I’ve been looking also for my soon to be 6 yr old but can’t seem to find anything that has a low draw weight and short axle to axle? The genesis many is what I found that seems to fit the best but always looking for a better option.


----------



## SlickShot (Feb 20, 2019)

188slo50 said:


> I’ve been looking also for my soon to be 6 yr old but can’t seem to find anything that has a low draw weight and short axle to axle? The genesis many is what I found that seems to fit the best but always looking for a better option.
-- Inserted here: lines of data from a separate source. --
File: src/rtl/hs_buffered_slave_if.sv
`default_nettype none
// ============================================================================
// Module      : hs_buffered_slave_if
// Description : Upstream/downstream valid-ready bundle plus occupancy status
//               for the buffered receive endpoint.
// Revision    : 1.0 - initial release
// ============================================================================
interface hs_buffered_slave_if #(
    parameter int WIDTH = 8,
    parameter int DEPTH = 4,
    parameter int CW    = $clog2(DEPTH + 1)
);
    logic             en;
    logic             s_valid;
    logic [WIDTH-1:0] s_data;
    logic             s_ready;
    logic             m_valid;
    logic [WIDTH-1:0] m_data;
    logic             m_ready;
    logic [CW-1:0]    count;
    logic             full;
    logic             empty;

    // Endpoint view: receives upstream words, presents buffered words downstream.
    modport slave (
        input  en, s_valid, s_data, m_ready,
        output s_ready, m_valid, m_data, count, full, empty
    );

    // Environment view: drives the upstream word and downstream acceptance.
    modport master (
        output en, s_valid, s_data, m_ready,
        input  s_ready, m_valid, m_data, count, full, empty
    );
endinterface
`default_nettype wire

File: src/rtl/hs_buffered_slave.sv
`default_nettype none
// ============================================================================
// Module      : hs_buffered_slave
// Description : Valid/ready receive endpoint with a DEPTH-entry first-word-
//               fall-through buffer, occupancy status and selectable idle
//               value on the downstream data bus.
// Revision    : 1.0 - initial release
// ============================================================================
module hs_buffered_slave #(
    parameter int WIDTH     = 8,
    parameter int DEPTH     = 4,
    parameter int IDLE_ONES = 1,
    parameter int CW        = $clog2(DEPTH + 1)
) (
    input  wire logic           clk,
    input  wire logic           rst,
    hs_buffered_slave_if.slave  bus
);
    localparam int c_AW = $clog2(DEPTH);

    logic             r_en;
    logic [c_AW-1:0]  r_wr_ptr;
    logic [c_AW-1:0]  r_rd_ptr;
    logic [CW-1:0]    r_count;
    logic [WIDTH-1:0] r_mem [DEPTH];

    logic             w_full;
    logic             w_empty;
    logic             w_push;
    logic             w_pop;
    logic [WIDTH-1:0] w_head;

    // Status comes only from the occupancy counter; pointers never compared.
    assign w_full  = (r_count == CW'(DEPTH));
    assign w_empty = (r_count == '0);
    assign w_head  = r_mem[r_rd_ptr];

    // s_ready depends on registers only, so no combinational path from s_valid or m_ready.
    assign bus.s_ready = r_en && !w_full;
    assign bus.m_valid = !w_empty;
    assign bus.count   = r_count;
    assign bus.full    = w_full;
    assign bus.empty   = w_empty;

    assign w_push = bus.s_valid && bus.s_ready;
    assign w_pop  = bus.m_valid && bus.m_ready;

    // Enable register, pointers and occupancy counter.
    always_ff @(posedge clk or posedge rst) begin
        if (rst) begin
            r_en     <= 1'b0;
            r_wr_ptr <= '0;
            r_rd_ptr <= '0;
            r_count  <= '0;
        end else begin
            r_en <= bus.en;
            if (w_push) r_wr_ptr <= r_wr_ptr + c_AW'(1);
            if (w_pop)  r_rd_ptr <= r_rd_ptr + c_AW'(1);
            case ({w_push, w_pop})
                2'b10:   r_count <= r_count + CW'(1);
                2'b01:   r_count <= r_count - CW'(1);
                default: r_count <= r_count;
            endcase
        end
    end

    // Buffer storage; contents are meaningless until written, so it has no reset.
    always_ff @(posedge clk) begin
        if (w_push) r_mem[r_wr_ptr] <= bus.s_data;
    end

    generate
        if (IDLE_ONES != 0) begin : g_idle_ones
            assign bus.m_data = bus.m_valid ? w_head : {WIDTH{1'b1}};
        end else begin : g_hold_last
            logic [WIDTH-1:0] r_last;

            // Remember the most recently popped word to show while idle.
            always_ff @(posedge clk or posedge rst) begin
                if (rst)        r_last <= '0;
                else if (w_pop) r_last <= w_head;
            end

            assign bus.m_data = bus.m_valid ? w_head : r_last;
        end
    endgenerate
endmodule
`default_nettype wire

File: src/flat_wrapper.sv
// flat-port wrapper written by rule: the top's interface ports become plain ports
module hs_buffered_slave_flat 
#(
    parameter int WIDTH     = 8,
    parameter int DEPTH     = 4,
    parameter int IDLE_ONES = 1,
    parameter int CW        = $clog2(DEPTH + 1)
)
  (clk, rst, bus_en, bus_s_valid, bus_s_data, bus_m_ready, bus_s_ready, bus_m_valid, bus_m_data, bus_count, bus_full, bus_empty);
  hs_buffered_slave_if #(.WIDTH(WIDTH), .DEPTH(DEPTH), .CW(CW)) bus_i ();
  input  wire logic clk;
  input  wire logic rst;
  input wire logic [$bits(bus_i.en)-1:0] bus_en;
  input wire logic [$bits(bus_i.s_valid)-1:0] bus_s_valid;
  input wire logic [$bits(bus_i.s_data)-1:0] bus_s_data;
  input wire logic [$bits(bus_i.m_ready)-1:0] bus_m_ready;
  output wire logic [$bits(bus_i.s_ready)-1:0] bus_s_ready;
  output wire logic [$bits(bus_i.m_valid)-1:0] bus_m_valid;
  output wire logic [$bits(bus_i.m_data)-1:0] bus_m_data;
  output wire logic [$bits(bus_i.count)-1:0] bus_count;
  output wire logic [$bits(bus_i.full)-1:0] bus_full;
  output wire logic [$bits(bus_i.empty)-1:0] bus_empty;
  assign bus_i.en = bus_en;
  assign bus_i.s_valid = bus_s_valid;
  assign bus_i.s_data = bus_s_data;
  assign bus_i.m_ready = bus_m_ready;
  assign bus_s_ready = bus_i.s_ready;
  assign bus_m_valid = bus_i.m_valid;
  assign bus_m_data = bus_i.m_data;
  assign bus_count = bus_i.count;
  assign bus_full = bus_i.full;
  assign bus_empty = bus_i.empty;
  hs_buffered_slave #(.WIDTH(WIDTH), .DEPTH(DEPTH), .IDLE_ONES(IDLE_ONES), .CW(CW)) u_core (.clk(clk), .rst(rst), .bus(bus_i));
endmodule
I got my grandson a Diamond Atomic youth bow , he is 6yrs.old and he loves it . Check them out, it might be something to consider.


----------



## Nowina (Apr 25, 2021)

My son is 7. He was able to use a Galaxy Bullseye with a 10lbs draw weight. Limbs are able to be bought up to 30-35 lbs I think. It also goes under the name of Samick Littlefox. These are 48 inch recurves by the way.


----------



## Bryce20185 (Nov 25, 2020)

solomtnhunter said:


> welcome to AT. Wallyworld usually carries entry level kids Barnett and Bear bows for around $120 or so.... Or atleast at my walmart they do.
> 
> 
> 
> ...


What about of r a 10 year old?


----------



## GSD_Fan (Mar 12, 2020)

My 7 year old uses an atomic diamond while my 10 year old uses a PSE Mini Burner. I had considered getting the 10 year old a Mission Radik, but I wanted to make sure the interest was really there before making that larger investment.


----------



## Mattais33 (Jun 8, 2021)

My son turned 5 in April. I just got him a PSE mini burner. Works great for him. DW is down to 15 lbs. He had a bear spark as his first bow so we are still working on using the sight. Seems like a decent bow though. Wanted to get him the Radik just couldn’t justify the cost yet. I painted the spark pink and now the 3 year old daughter is plinking a bit.


----------



## 871182 (Aug 11, 2021)

Omega79 said:


> Hello Everyone,
> 
> I'm new here. I have a 5 (nearly 6) year old son who has taken an interest in archery. At the moment he as arrows with suckers on them but would like to start with real arrows and shoot at a longer distance.
> 
> ...


We have a TopArchery (or similar) takedown recurve with 16# limbs for younger shooters. It seems to work well and kinda has that grownup recurve feel to it without weighing as much as an aluminum riser bow.


----------



## Davelefty (Nov 1, 2021)

I have been coaching NASP in schools for several years. The Mathews Genesis is certainly something to consider. Their draw length really lets the youngster grow with the bow for several years, although they are very light draw weight.


----------